*ABOUT THIS EXERCISE:* Below are some records; output exactly the lines from the line with "package ubtb_assoc_pkg;" to the line with "localparam int unsigned UBTB_TAG_W", both ends kept, and nothing more.

==========

===== src/rtl/out_arbiter_pkg.sv =====
// Shared definitions for the output-register arbiter: parameter defaults,
// FSM state encodings and the round-robin index helper.
package out_arbiter_pkg;

  localparam int NUM_REQ_DEFAULT = 4;
  localparam int DATA_W_DEFAULT  = 32;

  typedef enum logic [7:0] {
    ST_INIT  = 8'd0,
    ST_IDLE  = 8'd1,
    ST_GRANT = 8'd2,
    ST_ACK   = 8'd3
  } arb_state_e;

  // Candidate index 'offset' positions after 'base', wrapping at n.
  function automatic int rr_index(input int base, input int offset, input int n);
    return (base + offset) % n;
  endfunction

endpackage
`src/rtl/j68_decode_arb_if.sv`:
```
// Signal bundle between the j68 decode-ROM arbiter, its two requesters
// (instruction decoder on port 0, exception/trace sequencer on port 1)
// and the shared synchronous-read decode ROM.
//
// Handshake: a requester raises reqX with a stable addrX and keeps both
// steady until it observes ackX high in a cycle. ackX is combinational,
// so the lookup is accepted in the cycle ackX is high, and reqX may drop
// on the following cycle. rvalidX is a one-cycle pulse marking rdataX
// as a new word. There is no back-pressure on the read-data side.
//
// The arbiter connects through the slave modport. The master modport is
// the environment side: requesters plus the ROM.
interface j68_decode_arb_if #(
  parameter int ADDR_W = 8,
  parameter int DATA_W = 36
);
  // requester 0: instruction decoder
  logic              req0;
  logic [ADDR_W-1:0] addr0;
  logic              ack0;
  logic              rvalid0;
  logic [DATA_W-1:0] rdata0;
  // requester 1: exception/trace sequencer
  logic              req1;
  logic [ADDR_W-1:0] addr1;
  logic              ack1;
  logic              rvalid1;
  logic [DATA_W-1:0] rdata1;
  // decode ROM side
  logic [ADDR_W-1:0] rom_address;
  logic [DATA_W-1:0] rom_q;
  // status
  logic              busy;

  modport slave (
    input  req0, addr0, req1, addr1, rom_q,
    output ack0, rvalid0, rdata0, ack1, rvalid1, rdata1, rom_address, busy
  );

  modport master (
    output req0, addr0, req1, addr1, rom_q,
    input  ack0, rvalid0, rdata0, ack1, rvalid1, rdata1, rom_address, busy
  );
endinterface

```
`src/rtl/j68_decode_arb.sv`:
```
// j68_decode_arb: shares the single synchronous-read j68 decode ROM
// between the instruction decoder (port 0) and the exception/trace
// sequencer (port 1).
//
// - At most one lookup is granted per cycle.
// - A lone requester is granted in the same cycle.
// - A granted read is delivered two cycles later as a registered word,
//   with a one-cycle rvalid pulse to the port that issued it.
//
// Build option: J68_DEC_ARB_FIXED_PRIO_EN
//   undefined (default) : round-robin arbitration on contention. A
//                         1-bit 'last' pointer records the most recent
//                         winner, and requester 0 wins the first
//                         contention after reset.
//   defined             : requester 1 always wins contention. There is
//                         no pointer, and requester 0 can starve while
//                         req1 is held.
//
// Clock 'clock', synchronous active-high 'reset'.
module j68_decode_arb #(
  parameter int ADDR_W = 8,
  parameter int DATA_W = 36
) (
  input  logic            clock,
  input  logic            reset,
  j68_decode_arb_if.slave bus
);

  // grant decision for the current cycle
  logic              grant0;
  logic              grant1;
  logic              grant_any;

  // last granted address, parked on the ROM when idle
  logic [ADDR_W-1:0] hold_addr;
  logic [ADDR_W-1:0] rom_addr_mux;

  // read pipeline: stage 1 marks a ROM read in flight
  logic              s1_vld;
  logic              s1_tag;   // 0 = requester 0, 1 = requester 1

  // delivery registers
  logic              rvalid0_q;
  logic              rvalid1_q;
  logic [DATA_W-1:0] rdata0_q;
  logic [DATA_W-1:0] rdata1_q;

`ifdef J68_DEC_ARB_FIXED_PRIO_EN
  // Fixed priority: the exception/trace sequencer always wins.
  always_comb begin
    grant0 = 1'b0;
    grant1 = 1'b0;
    if (!reset) begin
      grant1 = bus.req1;
      grant0 = bus.req0 && !bus.req1;
    end
  end
`else
  // Round-robin pointer: the most recently granted requester.
  // Reset value 1 makes requester 0 win the first contention.
  logic last;

  // On contention the requester that is not 'last' wins. A lone
  // requester is granted at once.
  always_comb begin
    grant0 = 1'b0;
    grant1 = 1'b0;
    if (!reset) begin
      if (bus.req0 && bus.req1) begin
        grant0 = last;
        grant1 = !last;
      end else begin
        grant0 = bus.req0;
        grant1 = bus.req1;
      end
    end
  end

  // Update the round-robin pointer on every grant edge.
  always_ff @(posedge clock) begin
    if (reset) begin
      last <= 1'b1;
    end else if (grant_any) begin
      last <= grant1;
    end
  end
`endif

  assign grant_any = grant0 || grant1;

  // ROM address: the granted requester's address, or the parked address
  // when idle so the ROM address lines do not toggle needlessly.
  always_comb begin
    rom_addr_mux = hold_addr;
    if (grant0) begin
      rom_addr_mux = bus.addr0;
    end else if (grant1) begin
      rom_addr_mux = bus.addr1;
    end
  end

  // Capture each granted address so it can be parked on the ROM.
  always_ff @(posedge clock) begin
    if (reset) begin
      hold_addr <= '0;
    end else if (grant_any) begin
      hold_addr <= rom_addr_mux;
    end
  end

  // Stage 1: remember that a read was issued this cycle and for whom.
  // Reset drops an in-flight read, so it is never delivered.
  always_ff @(posedge clock) begin
    if (reset) begin
      s1_vld <= 1'b0;
      s1_tag <= 1'b0;
    end else begin
      s1_vld <= grant_any;
      s1_tag <= grant1;
    end
  end

  // Stage 2: register the ROM word for the tagged requester and pulse
  // its rvalid. The other requester's data is left untouched.
  always_ff @(posedge clock) begin
    if (reset) begin
      rvalid0_q <= 1'b0;
      rvalid1_q <= 1'b0;
      rdata0_q  <= '0;
      rdata1_q  <= '0;
    end else begin
      rvalid0_q <= s1_vld && !s1_tag;
      rvalid1_q <= s1_vld &&  s1_tag;
      if (s1_vld && !s1_tag) begin
        rdata0_q <= bus.rom_q;
      end
      if (s1_vld && s1_tag) begin
        rdata1_q <= bus.rom_q;
      end
    end
  end

  assign bus.ack0        = grant0;
  assign bus.ack1        = grant1;
  assign bus.rom_address = rom_addr_mux;
  assign bus.rvalid0     = rvalid0_q;
  assign bus.rvalid1     = rvalid1_q;
  assign bus.rdata0      = rdata0_q;
  assign bus.rdata1      = rdata1_q;
  assign bus.busy        = s1_vld || grant_any;

endmodule

```
`src/flat_wrapper.sv`:
```
// flat-port wrapper written by rule: the top's interface ports become plain ports
module j68_decode_arb_flat 
#(
  parameter int ADDR_W = 8,
  parameter int DATA_W = 36
)
  (clock, reset, bus_req0, bus_addr0, bus_req1, bus_addr1, bus_rom_q, bus_ack0, bus_rvalid0, bus_rdata0, bus_ack1, bus_rvalid1, bus_rdata1, bus_rom_address, bus_busy);
  j68_decode_arb_if #(.ADDR_W(ADDR_W), .DATA_W(DATA_W)) bus_i ();
  input  logic clock;
  input  logic reset;
  input wire logic [$bits(bus_i.req0)-1:0] bus_req0;
  input wire logic [$bits(bus_i.addr0)-1:0] bus_addr0;
  input wire logic [$bits(bus_i.req1)-1:0] bus_req1;
  input wire logic [$bits(bus_i.addr1)-1:0] bus_addr1;
  input wire logic [$bits(bus_i.rom_q)-1:0] bus_rom_q;
  output wire logic [$bits(bus_i.ack0)-1:0] bus_ack0;
  output wire logic [$bits(bus_i.rvalid0)-1:0] bus_rvalid0;
  output wire logic [$bits(bus_i.rdata0)-1:0] bus_rdata0;
  output wire logic [$bits(bus_i.ack1)-1:0] bus_ack1;
  output wire logic [$bits(bus_i.rvalid1)-1:0] bus_rvalid1;
  output wire logic [$bits(bus_i.rdata1)-1:0] bus_rdata1;
  output wire logic [$bits(bus_i.rom_address)-1:0] bus_rom_address;
  output wire logic [$bits(bus_i.busy)-1:0] bus_busy;
  assign bus_i.req0 = bus_req0;
  assign bus_i.addr0 = bus_addr0;
  assign bus_i.req1 = bus_req1;
  assign bus_i.addr1 = bus_addr1;
  assign bus_i.rom_q = bus_rom_q;
  assign bus_ack0 = bus_i.ack0;
  assign bus_rvalid0 = bus_i.rvalid0;
  assign bus_rdata0 = bus_i.rdata0;
  assign bus_ack1 = bus_i.ack1;
  assign bus_rvalid1 = bus_i.rvalid1;
  assign bus_rdata1 = bus_i.rdata1;
  assign bus_rom_address = bus_i.rom_address;
  assign bus_busy = bus_i.busy;
  j68_decode_arb #(.ADDR_W(ADDR_W), .DATA_W(DATA_W)) u_core (.clock(clock), .reset(reset), .bus(bus_i));
endmodule
```
==> config.mk <==
export PLATFORM = sky130hd
export DESIGN_NAME = ubtb_assoc
export DESIGN_NICKNAME = d
export VERILOG_FILES = /design/src/rtl/ubtb_assoc_pkg.sv /design/src/rtl/ubtb_assoc_plru.sv /design/src/rtl/ubtb_assoc.sv
export SDC_FILE = /design/constraint.sdc
export NUM_CORES = 1
export LEC_CHECK = 0
export CAP_MARGIN = 5
export CORE_ASPECT_RATIO = 0.6
export CORE_MARGIN = 3
export CORE_UTILIZATION = 35
export CTS_CLUSTER_SIZE = 12
export DETAILED_ROUTE_END_ITERATION = 10
export HOLD_SLACK_MARGIN = 0.08
export SYNTH_ARGS = -nofsm -noshare
export SYNTH_HDL_FRONTEND = slang
export SYNTH_SLANG_ARGS = --single-unit
==> constraint.sdc <==
create_clock -name i_clk -period 7 [get_ports i_clk]
set_input_delay 1.05 -clock i_clk [delete_from_list [all_inputs] [get_ports i_clk]]
set_output_delay 1.05 -clock i_clk [all_outputs]
set_load 0.02 [all_outputs]
==> src/rtl/ubtb_assoc_pkg.sv <==
// Shared types, default geometry and tag hashing for the set-associative micro-BTB.
package ubtb_assoc_pkg;

   localparam int unsigned UBTB_MXLEN   = 32;
   localparam int unsigned UBTB_SETS    = 16;
   localparam int unsigned UBTB_WAYS    = 2;
   localparam int unsigned UBTB_FETCH_W = 2;
   localparam int unsigned UBTB_TAG_W   = 8;

   localparam int unsigned UBTB_OFF_W  = (UBTB_FETCH_W > 1) ? $clog2(UBTB_FETCH_W) : 0;
   localparam int unsigned UBTB_SLOT_W = (UBTB_OFF_W > 0) ? UBTB_OFF_W : 1;
   localparam int unsigned UBTB_IDX_W  = $clog2(UBTB_SETS);

   // Entry layout for the default geometry
   typedef struct packed {
      logic                    valid;
      logic [UBTB_TAG_W-1:0]   tag;
      logic [UBTB_SLOT_W-1:0]  slot;
      logic [UBTB_MXLEN-1:0]   target;
   } ubtb_assoc_entry_t;

   // XOR-fold the PC bits above the index into tag_w-bit chunks (top chunk zero-extended)
   function automatic logic [63:0] ubtb_fold_tag(input logic [63:0] hi, input int unsigned tag_w);
      logic [63:0] r;
      r = '0;
      for (int i = 0; i < 64; i++) begin
         r[6'(32'(i) % tag_w)] = r[6'(32'(i) % tag_w)] ^ hi[i];
      end
      return r;
   endfunction

endpackage

==> src/rtl/ubtb_assoc_plru.sv <==
// Tree pseudo-LRU state for one set: touch marks a way MRU, victim points at the LRU leaf.
module ubtb_plru #(
   parameter int unsigned WAYS = 2
)(
   input  logic                     i_clk,
   input  logic                     i_rstn,
   input  logic                     i_touch,
   input  logic [$clog2(WAYS)-1:0]  i_touch_way,
   output logic [$clog2(WAYS)-1:0]  o_victim
);

   localparam int unsigned WAY_W  = $clog2(WAYS);
   localparam int unsigned NODE_N = WAYS - 1;

   // Node n has children 2n+1 / 2n+2; a bit of 1 steers the victim walk to the upper half
   logic [NODE_N-1:0] tree;
   logic [NODE_N-1:0] tree_nxt;

   // Nodes on the touched way's path are turned to point away from it
   for (genvar l = 0; l < WAY_W; l++) begin : g_lvl
      for (genvar p = 0; p < (1 << l); p++) begin : g_node
         localparam int unsigned N = (1 << l) - 1 + p;
         logic on_path;
         if (l == 0) begin : g_root
            assign on_path = 1'b1;
         end else begin : g_inner
            assign on_path = (32'(i_touch_way[WAY_W-1 -: l]) == 32'(p));
         end
         assign tree_nxt[N] = (i_touch && on_path) ? ~i_touch_way[WAY_W-1-l] : tree[N];
      end
   end

   // Walk from the root following the node bits to find the victim leaf
   for (genvar l = 0; l < WAY_W; l++) begin : g_vic
      logic [l:0] path;
      if (l == 0) begin : g_root
         assign path = tree[0];
      end else begin : g_inner
         logic [(1<<l)-1:0] lvl;
         assign lvl  = tree[(1<<l)-1 +: (1<<l)];
         assign path = {g_vic[l-1].path, lvl[g_vic[l-1].path]};
      end
   end

   assign o_victim = g_vic[WAY_W-1].path;

   // Tree state register
   always_ff @(posedge i_clk) begin
      if (!i_rstn) tree <= '0;
      else         tree <= tree_nxt;
   end

endmodule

==========

*ANSWER FOR THE TASK:*
package ubtb_assoc_pkg;

   localparam int unsigned UBTB_MXLEN   = 32;
   localparam int unsigned UBTB_SETS    = 16;
   localparam int unsigned UBTB_WAYS    = 2;
   localparam int unsigned UBTB_FETCH_W = 2;
   localparam int unsigned UBTB_TAG_W   = 8;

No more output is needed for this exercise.